Description
Proposed Changes
Find the hot spots in ReactPy's code-base in order to identify where attention should be focused. Once we know this, we will be able to focus our efforts on performance improvements.
Implementation Details
Analysis
Use Yappi to profile ReactPy dispatchers and determine what is taking the most significant amounts of time.
We will also need to figure out how to test websocket concurrency. It seems like there are very few tools for this, especially for our applications. We're probably going to have to create out own benchmarking tools. Here's some resources we might want to read through later.

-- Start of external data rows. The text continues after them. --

File: config.mk
export PLATFORM = sky130hd
export DESIGN_NAME = instr_fetch
export DESIGN_NICKNAME = d
export VERILOG_FILES = /design/src/rtl/fetch_pkg.sv /design/src/rtl/fetch_fifo.sv /design/src/rtl/instr_fetch.sv
export SDC_FILE = /design/constraint.sdc
export NUM_CORES = 1
export LEC_CHECK = 0
export BUFFER_PORTS_ARGS = -buffer_cell sky130_fd_sc_hd__clkbuf_2
export CAP_MARGIN = 40
export CORE_MARGIN = 4
export CORE_UTILIZATION = 40
export DETAILED_ROUTE_END_ITERATION = 12
export GPL_TIMING_DRIVEN = 0
export HOLD_SLACK_MARGIN = 0.1
export PLACE_DENSITY = 0.64
export SKIP_CTS_REPAIR_TIMING = 1
export SLEW_MARGIN = 15
export SYNTH_ARGS = -nofsm -noshare
export SYNTH_HDL_FRONTEND = slang
export SYNTH_SLANG_ARGS = --single-unit
export TNS_END_PERCENT = 1
File: constraint.sdc
create_clock -name clk -period 4.14 [get_ports clk]
set_input_delay 0.207 -clock clk [delete_from_list [all_inputs] [get_ports clk]]
set_output_delay 0.207 -clock clk [all_outputs]
set_load 0.005 [all_outputs]
File: src/rtl/fetch_pkg.sv
// Shared types for the instruction fetch block: FSM states, widths and the
// buffered fetch entry.
package fetch_pkg;

   localparam int unsigned ADDR_W  = 16;
   localparam int unsigned INSTR_W = 16;

   typedef enum logic [1:0] {
      IDLE,
      WAIT,
      DROP
   } fetch_state_e;

   typedef struct packed {
      logic [INSTR_W-1:0] instr;
      logic [ADDR_W-1:0]  pc;
   } fetch_entry_t;

endpackage

File: src/rtl/fetch_fifo.sv
// Small instruction buffer with synchronous flush; the head entry is shown
// directly from storage and reads as zero when the buffer is empty.
module fetch_fifo
   import fetch_pkg::*;
#(
   parameter int unsigned DEPTH = 2
) (
   input  logic                   clk,
   input  logic                   rst_n,
   input  logic                   i_flush,
   input  logic                   i_push,
   input  fetch_entry_t           i_data,
   input  logic                   i_pop,
   output fetch_entry_t           o_head,
   output logic [$clog2(DEPTH):0] o_count
);

   localparam int unsigned PTR_W = $clog2(DEPTH);
   localparam int unsigned CNT_W = PTR_W + 1;

   fetch_entry_t     r_mem [DEPTH];
   logic [PTR_W-1:0] r_wr_ptr;
   logic [PTR_W-1:0] r_rd_ptr;
   logic [CNT_W-1:0] r_count;
   logic             w_push;
   logic             w_pop;

   // Flush dominates both push and pop; popping an empty buffer is a no-op.
   assign w_push = i_push && !i_flush;
   assign w_pop  = i_pop && !i_flush && (r_count != '0);

   always_ff @(posedge clk or negedge rst_n) begin
      if (!rst_n) begin
         r_wr_ptr <= '0;
         r_rd_ptr <= '0;
         r_count  <= '0;
      end else if (i_flush) begin
         r_wr_ptr <= '0;
         r_rd_ptr <= '0;
         r_count  <= '0;
      end else begin
         if (w_push) r_wr_ptr <= r_wr_ptr + PTR_W'(1);
         if (w_pop)  r_rd_ptr <= r_rd_ptr + PTR_W'(1);
         if (w_push && !w_pop)      r_count <= r_count + CNT_W'(1);
         else if (w_pop && !w_push) r_count <= r_count - CNT_W'(1);
      end
   end

   always_ff @(posedge clk) begin
      if (w_push) r_mem[r_wr_ptr] <= i_data;
   end

   assign o_head  = (r_count != '0) ? r_mem[r_rd_ptr] : '0;
   assign o_count = r_count;

endmodule

File: src/rtl/instr_fetch.sv
// Instruction fetch: PC next-value select, single-outstanding memory request
// FSM and decode handoff buffer. Define FETCH_PERF_EN to add stall_cycles.
module instr_fetch
   import fetch_pkg::*;
#(
   parameter logic [ADDR_W-1:0] RESET_PC   = 16'h0000,
   parameter int unsigned       FIFO_DEPTH = 2
) (
   input  logic               clk,
   input  logic               rst_n,
   input  logic [ADDR_W-1:0]  instruction_address,
   output logic [ADDR_W-1:0]  next_instruction_address,
   input  logic               redirect_valid,
   input  logic [ADDR_W-1:0]  redirect_target,
   output logic               imem_req,
   output logic [ADDR_W-1:0]  imem_addr,
   input  logic               imem_gnt,
   input  logic               imem_rvalid,
   input  logic [INSTR_W-1:0] imem_rdata,
   output logic               out_valid,
   output logic [INSTR_W-1:0] out_instr,
   output logic [ADDR_W-1:0]  out_pc,
   input  logic               out_ready
`ifdef FETCH_PERF_EN
   ,
   output logic [15:0]        stall_cycles
`endif
);

   localparam int unsigned CNT_W = $clog2(FIFO_DEPTH) + 1;

   fetch_state_e      r_state;
   fetch_state_e      w_state_nxt;
   logic [ADDR_W-1:0] r_issue_pc;
   logic [CNT_W-1:0]  w_count;
   logic              w_outstanding;
   logic              w_room;
   logic              w_accept;
   logic              w_push;
   logic              w_pop;
   fetch_entry_t      w_push_entry;
   fetch_entry_t      w_head;

   assign imem_addr     = instruction_address;
   assign w_outstanding = (r_state != IDLE);
   assign w_room        = (w_count + CNT_W'(w_outstanding)) < CNT_W'(FIFO_DEPTH);
   assign imem_req      = rst_n && (r_state == IDLE) && !redirect_valid && w_room;
   assign w_accept      = imem_req && imem_gnt;

   always_comb begin
      if (!rst_n)              next_instruction_address = RESET_PC;
      else if (redirect_valid) next_instruction_address = redirect_target;
      else if (w_accept)       next_instruction_address = instruction_address + ADDR_W'(1);
      else                     next_instruction_address = instruction_address;
   end

   always_ff @(posedge clk or negedge rst_n) begin
      if (!rst_n) r_state <= IDLE;
      else        r_state <= w_state_nxt;
   end

   // A response that coincides with a redirect is consumed and discarded, so
   // WAIT returns straight to IDLE instead of parking in DROP forever.
   always_comb begin
      w_state_nxt = r_state;
      w_push      = 1'b0;
      case (r_state)
         IDLE: begin
            if (w_accept) w_state_nxt = WAIT;
         end
         WAIT: begin
            if (imem_rvalid) begin
               w_push      = !redirect_valid;
               w_state_nxt = IDLE;
            end else if (redirect_valid) begin
               w_state_nxt = DROP;
            end
         end
         DROP: begin
            if (imem_rvalid) w_state_nxt = IDLE;
         end
         default: w_state_nxt = IDLE;
      endcase
   end

   always_ff @(posedge clk or negedge rst_n) begin
      if (!rst_n)        r_issue_pc <= '0;
      else if (w_accept) r_issue_pc <= instruction_address;
   end

   assign w_push_entry = '{instr: imem_rdata, pc: r_issue_pc};
   assign w_pop        = out_valid && out_ready;

   fetch_fifo #(
      .DEPTH (FIFO_DEPTH)
   ) u_fifo (
      .clk     (clk),
      .rst_n   (rst_n),
      .i_flush (redirect_valid),
      .i_push  (w_push),
      .i_data  (w_push_entry),
      .i_pop   (w_pop),
      .o_head  (w_head),
      .o_count (w_count)
   );

   assign out_valid = (w_count != '0);
   assign out_instr = w_head.instr;
   assign out_pc    = w_head.pc;

`ifdef FETCH_PERF_EN
   logic [15:0] r_stall_cycles;

   always_ff @(posedge clk or negedge rst_n) begin
      if (!rst_n)                  r_stall_cycles <= '0;
      else if (redirect_valid)     r_stall_cycles <= '0;
      else if (out_ready && !out_valid && (r_stall_cycles != '1))
                                   r_stall_cycles <= r_stall_cycles + 16'd1;
   end

   assign stall_cycles = r_stall_cycles;
`endif

endmodule
[Yosys cells after proc, flatten, opt, wreduce, memory -nomap -nowiden]
Memory sizes are Yosys's and may differ from the RTL's.
Index checks and enable logic that the tools add are counted.
Storage, ports and cells
  bits in registers: 22
  RAM bits: 64
  output and inout bits: 66
  memories kept: 1
Operators by class
  add/sub/neg operators: 6
  order comparisons: 1
  equality and inequality tests: 5
  mux-type cells: 20
  reductions and logical operators: 20
Memories
  u_fifo.r_mem: depth 2, width 32, rd ports 1, clocked after Yosys merged registers in 0, wr ports 1, line fetch_fifo.sv:21  | fetch_entry_t r_mem [DEPTH];
Operators with widths (count)
  $mux 16: 3
  $mux 32: 1
  $add 16x1->16 const B: 1
  $mux 2: 7
  $logic_and 1x1->1: 10
  $mux 1: 8
  $reduce_bool 2->1: 4
  $pmux 2 s3: 1
  $ne 2x2->1 const B: 2
  $logic_not 1->1: 3
  $ne 3x3->1 const B: 1
  $reduce_and 3->1: 1
  $reduce_bool 3->1: 1
  $add 1x1->1 const B: 2
  $add 2x1->2: 1
  $add 2x1->2 const B: 1
  $eq 2x1->1 const B: 1
  $eq 2x2->1 const B: 1
  $logic_not 2->1: 1
  $lt 2x2->1 const B: 1
  $sub 2x1->2 const B: 1

[Longest topological paths before layout]
  word-level depth: 9
  gate-level depth with buffers: 7
  mapped depth without buffers: 5

[Modules after synthesis]
Synthesis repeated with hierarchy kept, for this count alone.
Unflattened totals
  cell total of the unflattened synthesis: 319
  area total of the unflattened synthesis: 4062.6 um^2
Modules (own cells, without submodules)
  fetch_fifo: times used 1, cells an instance 159, area each 2655.0 um^2
  instr_fetch: times used 1, cells an instance 160, area each 1407.6 um^2

[Worst setup path before layout]
No wires, ideal clock.
  path kind: flip-flop to flip-flop
  start: register r_state[1]
  end: memory u_fifo.r_mem[1][0] (netlist name), enable pin
  setup time: 468 ps
  arrival: 3108 ps
  required time: 3672 ps
  path slack: 564 ps
  cell stages (with the launch flop): 3
  period minus slack after synthesis: 3576 ps
  cell sequence: dfrtp_1 > nand3b_1 > nor3b_1
Between the ends
  word-level cells in the longest chain between the ends: 5
Ends and longest elaborated chain
  start: declaration: line instr_fetch.sv:32  | fetch_state_e r_state;
  start signal: assignment: line instr_fetch.sv:59  | else r_state <= w_state_nxt;
  $eq 2x1->1: line instr_fetch.sv:67  | case (r_state)
  $mux 1: line instr_fetch.sv:67
  $logic_and 1x1->1: line fetch_fifo.sv:29  | assign w_push = i_push && !i_flush;
  $mux 1: line fetch_fifo.sv:50  | if (w_push) r_mem[r_wr_ptr] <= i_data;
  $mux 1 (implied by the code): line fetch_fifo.sv:50
  end: declaration: line fetch_fifo.sv:21
No other way between the ends.

[Worst setup path after layout]
  start: input port rst_n
  end: output port next_instruction_address[11]
Between the ends
  word-level cells in the longest chain between the ends: 7
Ends and longest elaborated chain
  start: declaration: line instr_fetch.sv:10  | input logic rst_n,
  $logic_and 1x1->1 (3 in a row): line instr_fetch.sv:47  | assign imem_req = rst_n && (r_state == IDLE) && !redirect_valid && w_room;
  $logic_and 1x1->1: line instr_fetch.sv:48  | assign w_accept = imem_req && imem_gnt;
  $mux 16: line instr_fetch.sv:53  | else if (w_accept) next_instruction_address = instruction_address + ADDR_W'(1);
  $mux 16: line instr_fetch.sv:52  | else if (redirect_valid) next_instruction_address = redirect_target;
  $mux 16 (*): line instr_fetch.sv:51  | if (!rst_n) next_instruction_address = RESET_PC;
  end: declaration: line instr_fetch.sv:12  | output logic [ADDR_W-1:0] next_instruction_address,
Mark *: on every way between the ends. The rest lies on a longest branch, timed or not.

==> flow_summary.yaml <==
placement:
  numPlacedInstances: 571
  dpl_worst_slack_ns: 0.982
  io_buffer_count: 117
  hpwl_mm: 6.92
  gp_congestion: 0.818
  place_area_mm2: 0.00480
setup_path:
  crit_path_start_kind: "input port"
  timing.critical_path.buf_inv: 5
  worst_path_dominant_cell_family: "buffers and inverters"
  timing.setup.critical_path_class: "input port to primary output"
  setup.worst_path.end_class: "primary output"
  critical_path.slowest_cell: "clkbuf_2"
  worst_r2r_path_cells: 5
  rr_endpoint: "r_issue_pc[6]"
  timing.critical_path.arrival_ns: 3.47
  critical_path.reg2reg.startpoint: "r_state[0]"
  critical_path.cell_chain: "dlygate4sd3_1, clkbuf_2, or4b_4, buf_6, or4_4, buf_6, or4_1, a31oi_1, clkbuf_2"
  crit_fanout: 30
  max_stage_delay_on_crit_path_ns: 0.57
  crit_path_required_time_ns: 3.93
  timing.reg2reg.setup_slack_ns: 1.64
worst_hold_path:
  hp-start: "instruction_address[15]"
  hold_class: "input port to flip-flop"
  whs_path_depth: 2
  hold_end: "r_issue_pc[15]"
drt:
  route.detailed.wl_per_inst_um: 15.2
  avgViaCountPerCell: 4.91
  final_wirelength_mm: 9.21
  detailedRoute.firstIterationViolations: 72
  route.detailed.drc: 0
  detailedRoute.firstPassIterationCount: 4
  route.vias.total: 2981
  drt.antenna.violating_nets: 0
floorplanning:
  fp.dieW_um: 108
  die_area_mm2: 0.0116
  dieHeight_um: 108
  design.core.area_mm2: 0.00973
  io-pin-count: 120
  floorplan.rows: 36
  initial_core_util_pct: 40.9
synthesis:
  ys_seq_elements: 86
  netlist_area_mm2: 0.00398
  yosysSeqAreaShare_pct: 62.2
  synth.lib_cells_used.distinct: 36
  synth_warnings: 0
  synth_fp_nets: 370
  syn-instance-count: 315
  postSynthAreaPerCell_um2: 12.6
cells_and_area:
  design_area_final_mm2: 0.00519
  area.growth.synth_to_final_pct: 30.6
  final_cell_mix: "117 x clkbuf_2, 64 x edfxtp_1, 41 x nor2_1"
  fillCellCount: 890
  antenna-diode-count: 0
  layout.nets: 524
  post_route_cells_drive_above_1_share_pct: 37.6
  most_frequent_standard_cell_in_the_layout_excluding_fill_and_tap_cells: "clkbuf_2"
  final-instance-count-excl-fill: 607
pwr:
  internal-power_mw: 1.38
  clock_group_share_of_total_power_pct: 31.6
  power_frac_seq_pct: 56.8
  switching_share_pct: 23.4
  total_net_switching_power_uw: 422
  comb_power_share_pct: 11.5
  pwr_density_cell_mw_per_mm2: 348
  static-leakage-power_nw: 2.04
  vdd_drop_max_v: 0.000133
clock_network:
  tritoncts_num_sinks: 86
  clock_tree.root_cell: "clkbuf_8"
  clock_path_buffers: 2
  clock_tree_from_tritoncts: "done"
  cts.reportedPaths.clkPinSlew_ns: 0.08
  inserted_clock_buffers: 9
  cts_max_level: 3
  clk-insertion-delay-late_ns: 0.35
timing:
  timing.final.hold_violations: 0
  grt_setup_unrepaired: "no"
  finalMaxSlewViolations: 0
  finalCritPeriodShare_pct: 88.8
  fmax_mhz: 272
  worst-slew-pin-transition_ns: 0.782
  final_critical_path_setup_slack_ns: 0.463
  timing.hold.ws_ns: 0.156
  timing.slew.headroom_pct: 47.9
  finClkSkew_ns: 0.0112
  setup-violations-final: 0
  final.min_clock_period_ns: 3.68
grt:
  antenna_found_initial: 0
  grt_pass1_wl_mm: 14.6
  track_usage_pct: 16.2
  first_global_vias: 2956
  pin_count_of_the_biggest_net_entering_global_routing: 31
  grt.overflow.total: 0
flow_run:
  cap_violations: 0
outcome:
  status: "complete, no violations"
[sequential cells by signal (all words and copies together) (netlist names)]
register         count
u_fifo.r_wr_ptr      1
r_issue_pc          16
u_fifo.r_mem        64
u_fifo.o_count       2
u_fifo.r_rd_ptr      1
r_state              2
[Yosys cell counts]
| library cell | n | area, um^2 |
|---|---|---|
| edfxtp_1 | 64 | 1920 |
| nor2_1 | 41 | 154 |
| mux2i_1 | 32 | 320 |
| o21ai_0 | 26 | 130 |
| dfrtp_1 | 22 | 551 |
| buf_4 | 16 | 120 |
| mux2_2 | 15 | 169 |
| clkbuf_1 | 13 | 48.8 |
| nand2_1 | 9 | 33.8 |
| a21oi_1 | 8 | 40.0 |
| a31oi_1 | 8 | 50.1 |
| or3_1 | 6 | 37.5 |
| xnor2_1 | 6 | 52.6 |
| inv_1 | 5 | 18.8 |
| nand3_1 | 4 | 20.0 |
| nand4_1 | 4 | 25.0 |
| nor3_1 | 4 | 20.0 |
| or4_1 | 4 | 30.0 |
| xor2_1 | 4 | 35.0 |
| buf_6 | 3 | 33.8 |
| o31ai_1 | 3 | 22.5 |
| nand2b_1 | 2 | 12.5 |
| nand3b_1 | 2 | 15.0 |
| nor2b_1 | 2 | 12.5 |
| a211oi_1 | 1 | 7.51 |
| a311oi_1 | 1 | 8.76 |
| and4_1 | 1 | 8.76 |
| buf_1 | 1 | 3.75 |
| buf_2 | 1 | 5.00 |
| ha_1 | 1 | 12.5 |
| nand4b_1 | 1 | 8.76 |
| nor3b_1 | 1 | 7.51 |
| nor4_1 | 1 | 6.26 |
| or4_4 | 1 | 11.3 |
| or4b_2 | 1 | 10.0 |
| or4b_4 | 1 | 13.8 |
[logic make-up after synthesis]
family / after synthesis / synth area share (%)
DFF: 86 / 62.2
buffers and inverters: 39 / 5.79
AOI/OAI and AO/OA: 47 / 6.51
muxes: 47 / 12.3
and+or+nand+nor: 85 / 10.7
xor gates and xnor gates: 10 / 2.20
adders and majority gates: 1 / 0.315
[cell type report]
type | count | area [um^2] | area share [%]
Tap cell | 133 | 166 | 3.20
Inverter | 5 | 18.8 | 0.361
Timing Repair Buffer | 143 | 843 | 16.2
Clock buffer | 9 | 124 | 2.38
Sequential cell | 86 | 2470 | 47.6
Buffer | 34 | 211 | 4.07
Clock inverter | 7 | 72.6 | 1.40
Multi-Input combinational cell | 190 | 1280 | 24.7
[worst reg2reg max path: cells and delay by family (launching register included)]
family | cells | cell delay, ns
flops | 1 | 0.43
buf+inv | 2 | 0.52
simple gates | 2 | 1.07
mux | 1 | 0.37
[power groups by stage]
stage,combinational (mW),sequential [mW],clock [mW]
2_1_floorplan,0.107,1.03,0
3_3_place_gp,0.188,1.04,0
3_5_place_dp,0.194,1.05,0
4_1_cts,0.196,1.03,0.597
5_1_grt,0.230,1.03,0.637
6_report,0.208,1.03,0.571
[through the flow]
stage | TNS, ns | utilization (%) | total power [mW]
6_report | 0 | 53.4 | 1.81
5_1_grt | 0 | 53.4 | 1.90
4_1_cts | 0 | 51.4 | 1.82
3_5_place_dp | 0 | 49.3 | 1.24
3_3_place_gp | -53.28 | 48.6 | 1.23
2_1_floorplan | 0 | - | 1.14
[how the worst max path moves through the flow]
stage	startpoint	end	slack [ns]	depth (start not counted)
global placement	r_state[1]	u_fifo.r_mem[1][30]	-0.99	2
CTS	rst_n	next_instruction_address[1]	0.97	8
detailed placement	rst_n	next_instruction_address[11]	0.98	8
finish	rst_n	next_instruction_address[11]	0.46	9
floorplan	r_state[1]	u_fifo.r_mem[1][0]	0.56	2
global route	rst_n	next_instruction_address[1]	0.17	9
[routing by layer]
metal  vias up  global-route usage [%]  wire length, um
met5         -                       0                0
met2       119                    26.2             4330
li1       1447                       -                -
met3        14                    3.84              592
met1      1401                    21.1             4130
met4         0                    6.13              153
Power figures use the tool's default switching activity.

- https://healeycodes.com/websocket-benchmarker
- https://kemalcr.com/blog/2016/11/13/benchmarking-and-scaling-websockets-handling-60000-concurrent-connections/
- https://ma.ttias.be/benchmarking-websocket-server-performance-with-artillery/
Sync and Async
Currently, ReactPy relies on synchronous code to properly queue renders. Sync code is known to blocks the asyncio event loop, which causes concurrency issues.
See section "Two Worlds of Python" for why this is a problem:
https://arunrocks.com/a-guide-to-asgi-in-django-30-and-its-performance/
All synchronous functions should be converted to async within ReactPy core. They could alternatively be threadpooled. See reactive-python/reactpy-django#31 for the original discussion on this.
Extreme Countermeasures
If optimizations can't be suitably performed within Python, consider writing C/C++ code exposed via Python APIs that performs the same functionality as the non-performant parts of IDOM.